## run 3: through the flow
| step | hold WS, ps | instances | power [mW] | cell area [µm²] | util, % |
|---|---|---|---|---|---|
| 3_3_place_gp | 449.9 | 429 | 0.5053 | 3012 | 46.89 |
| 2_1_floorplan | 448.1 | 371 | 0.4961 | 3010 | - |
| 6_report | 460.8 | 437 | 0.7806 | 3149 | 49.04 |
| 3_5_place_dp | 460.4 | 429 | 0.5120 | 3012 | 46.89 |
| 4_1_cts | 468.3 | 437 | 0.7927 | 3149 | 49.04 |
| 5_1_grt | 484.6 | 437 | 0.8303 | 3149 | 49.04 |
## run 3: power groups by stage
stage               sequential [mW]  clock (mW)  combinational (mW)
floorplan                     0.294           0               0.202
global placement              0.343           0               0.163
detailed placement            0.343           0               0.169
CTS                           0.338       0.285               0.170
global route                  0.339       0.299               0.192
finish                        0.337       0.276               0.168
## src/rtl/occupancy_counter.sv

```systemverilog
// Parking-lot occupancy counter: car count, free spaces, EMPTY/AVAIL/FULL status and sticky error flags.
// Define OCC_BCD_EN to build the sequential double-dabble BCD converter that drives occ_bcd/bcd_valid.
module occupancy_counter #(
   parameter int CAPACITY   = 99,
   parameter int CNT_W      = 7,
   parameter int BCD_DIGITS = 3
) (
   input  logic                    clk,
   input  logic                    reset,
   input  logic                    car_enter,
   input  logic                    car_exit,
   input  logic                    clr_err,
   output logic [CNT_W-1:0]        count,
   output logic [CNT_W-1:0]        spaces_left,
   output logic                    lot_empty,
   output logic                    lot_full,
   output logic                    err_overflow,
   output logic                    err_underflow,
   output logic [4*BCD_DIGITS-1:0] occ_bcd,
   output logic                    bcd_valid
);

   localparam logic [CNT_W-1:0] CAP_V = CNT_W'(CAPACITY);

   // One-hot encoding so lot_empty/lot_full are straight register bits
   typedef enum logic [2:0] {
      S_EMPTY = 3'b001,
      S_AVAIL = 3'b010,
      S_FULL  = 3'b100
   } state_t;

   state_t           r_state, w_state_nxt;
   logic [CNT_W-1:0] r_count, r_spaces, w_count_nxt;
   logic             r_err_ov, r_err_un;
   logic             w_inc, w_dec, w_ovf, w_unf, w_chg;

   assign w_inc = car_enter & ~car_exit & (r_count != CAP_V);
   assign w_dec = car_exit & ~car_enter & (r_count != '0);
   assign w_ovf = car_enter & ~car_exit & (r_count == CAP_V);
   assign w_unf = car_exit & ~car_enter & (r_count == '0);
   assign w_chg = w_inc | w_dec;

   always_comb begin
      w_count_nxt = r_count;
      if (w_inc)
         w_count_nxt = r_count + CNT_W'(1);
      else if (w_dec)
         w_count_nxt = r_count - CNT_W'(1);
   end

   // Next status follows the next count, which also covers CAPACITY==1 (EMPTY<->FULL)
   always_comb begin
      w_state_nxt = r_state;
      if (w_chg) begin
         if (w_count_nxt == '0)
            w_state_nxt = S_EMPTY;
         else if (w_count_nxt == CAP_V)
            w_state_nxt = S_FULL;
         else
            w_state_nxt = S_AVAIL;
      end
   end

   always_ff @(posedge clk or posedge reset) begin
      if (reset) begin
         r_state  <= S_EMPTY;
         r_count  <= '0;
         r_spaces <= CAP_V;
         r_err_ov <= 1'b0;
         r_err_un <= 1'b0;
      end else begin
         r_state  <= w_state_nxt;
         r_count  <= w_count_nxt;
         r_spaces <= CAP_V - w_count_nxt;
         if (w_ovf)
            r_err_ov <= 1'b1;
         else if (clr_err)
            r_err_ov <= 1'b0;
         if (w_unf)
            r_err_un <= 1'b1;
         else if (clr_err)
            r_err_un <= 1'b0;
      end
   end

   assign count         = r_count;
   assign spaces_left   = r_spaces;
   assign lot_empty     = r_state[0];
   assign lot_full      = r_state[2];
   assign err_overflow  = r_err_ov;
   assign err_underflow = r_err_un;

`ifdef OCC_BCD_EN
   localparam int                BW   = 4*BCD_DIGITS;
   localparam int                STW  = $clog2(CNT_W+1);
   localparam logic [STW-1:0]    LAST = STW'(CNT_W-1);

   logic [CNT_W-1:0] r_bin;
   logic [BW-1:0]    r_acc, r_bcd, w_adj, w_shift;
   logic [STW-1:0]   r_step;
   logic             r_busy, r_valid;

   always_comb begin
      w_adj = r_acc;
      for (int unsigned d = 0; d < BCD_DIGITS; d++) begin
         if (r_acc[4*d +: 4] >= 4'd5)
            w_adj[4*d +: 4] = r_acc[4*d +: 4] + 4'd3;
      end
      w_shift = {w_adj[BW-2:0], r_bin[CNT_W-1]};
   end

   // A count change always reloads, so an in-flight stale result is simply dropped
   always_ff @(posedge clk or posedge reset) begin
      if (reset) begin
         r_bin   <= '0;
         r_acc   <= '0;
         r_step  <= '0;
         r_busy  <= 1'b0;
         r_bcd   <= '0;
         r_valid <= 1'b1;
      end else if (w_chg) begin
         r_bin   <= w_count_nxt;
         r_acc   <= '0;
         r_step  <= '0;
         r_busy  <= 1'b1;
         r_valid <= 1'b0;
      end else if (r_busy) begin
         r_bin  <= r_bin << 1;
         r_acc  <= w_shift;
         r_step <= r_step + STW'(1);
         if (r_step == LAST) begin
            r_busy  <= 1'b0;
            r_bcd   <= w_shift;
            r_valid <= 1'b1;
         end
      end
   end

   assign occ_bcd   = r_bcd;
   assign bcd_valid = r_valid;
`else
   assign occ_bcd   = '0;
   assign bcd_valid = 1'b0;
`endif

endmodule

```

## config.mk

```make
export PLATFORM = sky130hd
export DESIGN_NAME = occupancy_counter
export DESIGN_NICKNAME = d
export VERILOG_FILES = /design/src/rtl/occupancy_counter.sv
export SDC_FILE = /design/constraint.sdc
export NUM_CORES = 1
export LEC_CHECK = 0
export CORE_ASPECT_RATIO = 1.25
export CORE_MARGIN = 3
export CORE_UTILIZATION = 49
export CTS_CLUSTER_SIZE = 8
export DETAILED_ROUTE_END_ITERATION = 8
export PLACE_DENSITY = 0.93
export SKIP_CTS_REPAIR_TIMING = 1
export SYNTH_ARGS = -nofsm -noshare
export SYNTH_HDL_FRONTEND = slang
export SYNTH_SLANG_ARGS = --single-unit
export TNS_END_PERCENT = 20
```

## constraint.sdc

```tcl
create_clock -name clk -period 6.3 [get_ports clk]
set_input_delay 1.26 -clock clk [delete_from_list [all_inputs] [get_ports clk]]
set_output_delay 1.26 -clock clk [all_outputs]
set_load 0.01 [all_outputs]
```

==> results of run 1 <==
-- worst reg2reg max path: cells and delay by family (launching register included) --
family / cells / cell delay [ns]
compound gates: 3 / 0.73
flops: 1 / 0.49
fa+ha+maj: 2 / 0.38
simple gates: 2 / 0.56
xor+xnor: 1 / 0.20
buf+inv: 2 / 0.26
-- flip-flops by register name, summed over array words and instances, names as in the netlist --
name	count
spaces_left	7
count	6
r_state	2
err_overflow	1
err_underflow	1
-- worst paths after layout --
check,start,endpoint,slack (ns),depth (start not counted)
min in group asynchronous,reset,spaces_left[4],1.36,2
worst min-delay path,r_state[2],r_state[2],0.50,2
worst min register to register,r_state[2],r_state[2],0.50,2
worst max-delay path,car_enter,r_state[0],2.93,9
max in group asynchronous,reset,err_overflow,4.54,2
worst max register to register,count[0],r_state[0],3.58,10
-- final cells by class --
| type | count | share of cell area |
|---|---|---|
| multi-input combinational | 75 | 0.432 |
| sequential | 17 | 0.326 |
| inverter | 10 | 0.0283 |
| clock buffer | 4 | 0.0198 |
| tap | 30 | 0.0283 |
| timing repair buffer | 22 | 0.166 |
## config.mk

```make
export PLATFORM = sky130hd
export DESIGN_NAME = hvac_actuator_guard
export DESIGN_NICKNAME = d
export VERILOG_FILES = /design/src/rtl/hvac_pkg.sv /design/src/rtl/hold_timer.sv /design/src/rtl/hvac_actuator_guard.sv
export SDC_FILE = /design/constraint.sdc
export NUM_CORES = 1
export LEC_CHECK = 0
export CAP_MARGIN = 20
export CORE_MARGIN = 1.5
export CORE_UTILIZATION = 57
export CTS_BUF_LIST = sky130_fd_sc_hd__clkbuf_16
export DETAILED_ROUTE_END_ITERATION = 8
export PLACE_DENSITY_LB_ADDON = 0.12
export SLEW_MARGIN = 20
export SYNTH_ARGS = -nofsm -noshare
export SYNTH_HDL_FRONTEND = slang
export SYNTH_HIERARCHICAL = 1
export SYNTH_SLANG_ARGS = --single-unit
export TNS_END_PERCENT = 50
```

## constraint.sdc

```tcl
create_clock -name clk -period 3.8 [get_ports clk]
set_clock_uncertainty 0.1 [all_clocks]
set_input_delay 0.38 -clock clk [delete_from_list [all_inputs] [get_ports clk]]
set_output_delay 0.38 -clock clk [all_outputs]
set_load 0.02 [all_outputs]
```
### config.mk
export PLATFORM = sky130hd
export DESIGN_NAME = bridge_sequencer_flat
export DESIGN_NICKNAME = d
export VERILOG_FILES = /design/src/rtl/bridge_sequencer_if.sv /design/src/rtl/bridge_sequencer.sv /design/src/flat_wrapper.sv
export SDC_FILE = /design/constraint.sdc
export NUM_CORES = 1
export LEC_CHECK = 0
export CAP_MARGIN = 5
export CORE_MARGIN = 8
export CORE_UTILIZATION = 30
export CTS_CLUSTER_DIAMETER = 150
export DETAILED_ROUTE_END_ITERATION = 10
export HOLD_SLACK_MARGIN = 0.03
export PLACE_DENSITY = 0.69
export RECOVER_POWER = 25
export SETUP_SLACK_MARGIN = 0.15
export SLEW_MARGIN = 15
export SYNTH_ARGS = -nofsm -noshare
export SYNTH_HDL_FRONTEND = slang
export SYNTH_SLANG_ARGS = --single-unit
### constraint.sdc
create_clock -name CLK -period 1.4 [get_ports CLK]
set_input_delay 0.14 -clock CLK [delete_from_list [all_inputs] [get_ports CLK]]
set_output_delay 0.14 -clock CLK [all_outputs]
set_load 0.01 [all_outputs]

____________

> [Exercise instructions]: Reply with nothing but the number of lines in the listing that include "stage".

> [Answer section]: 2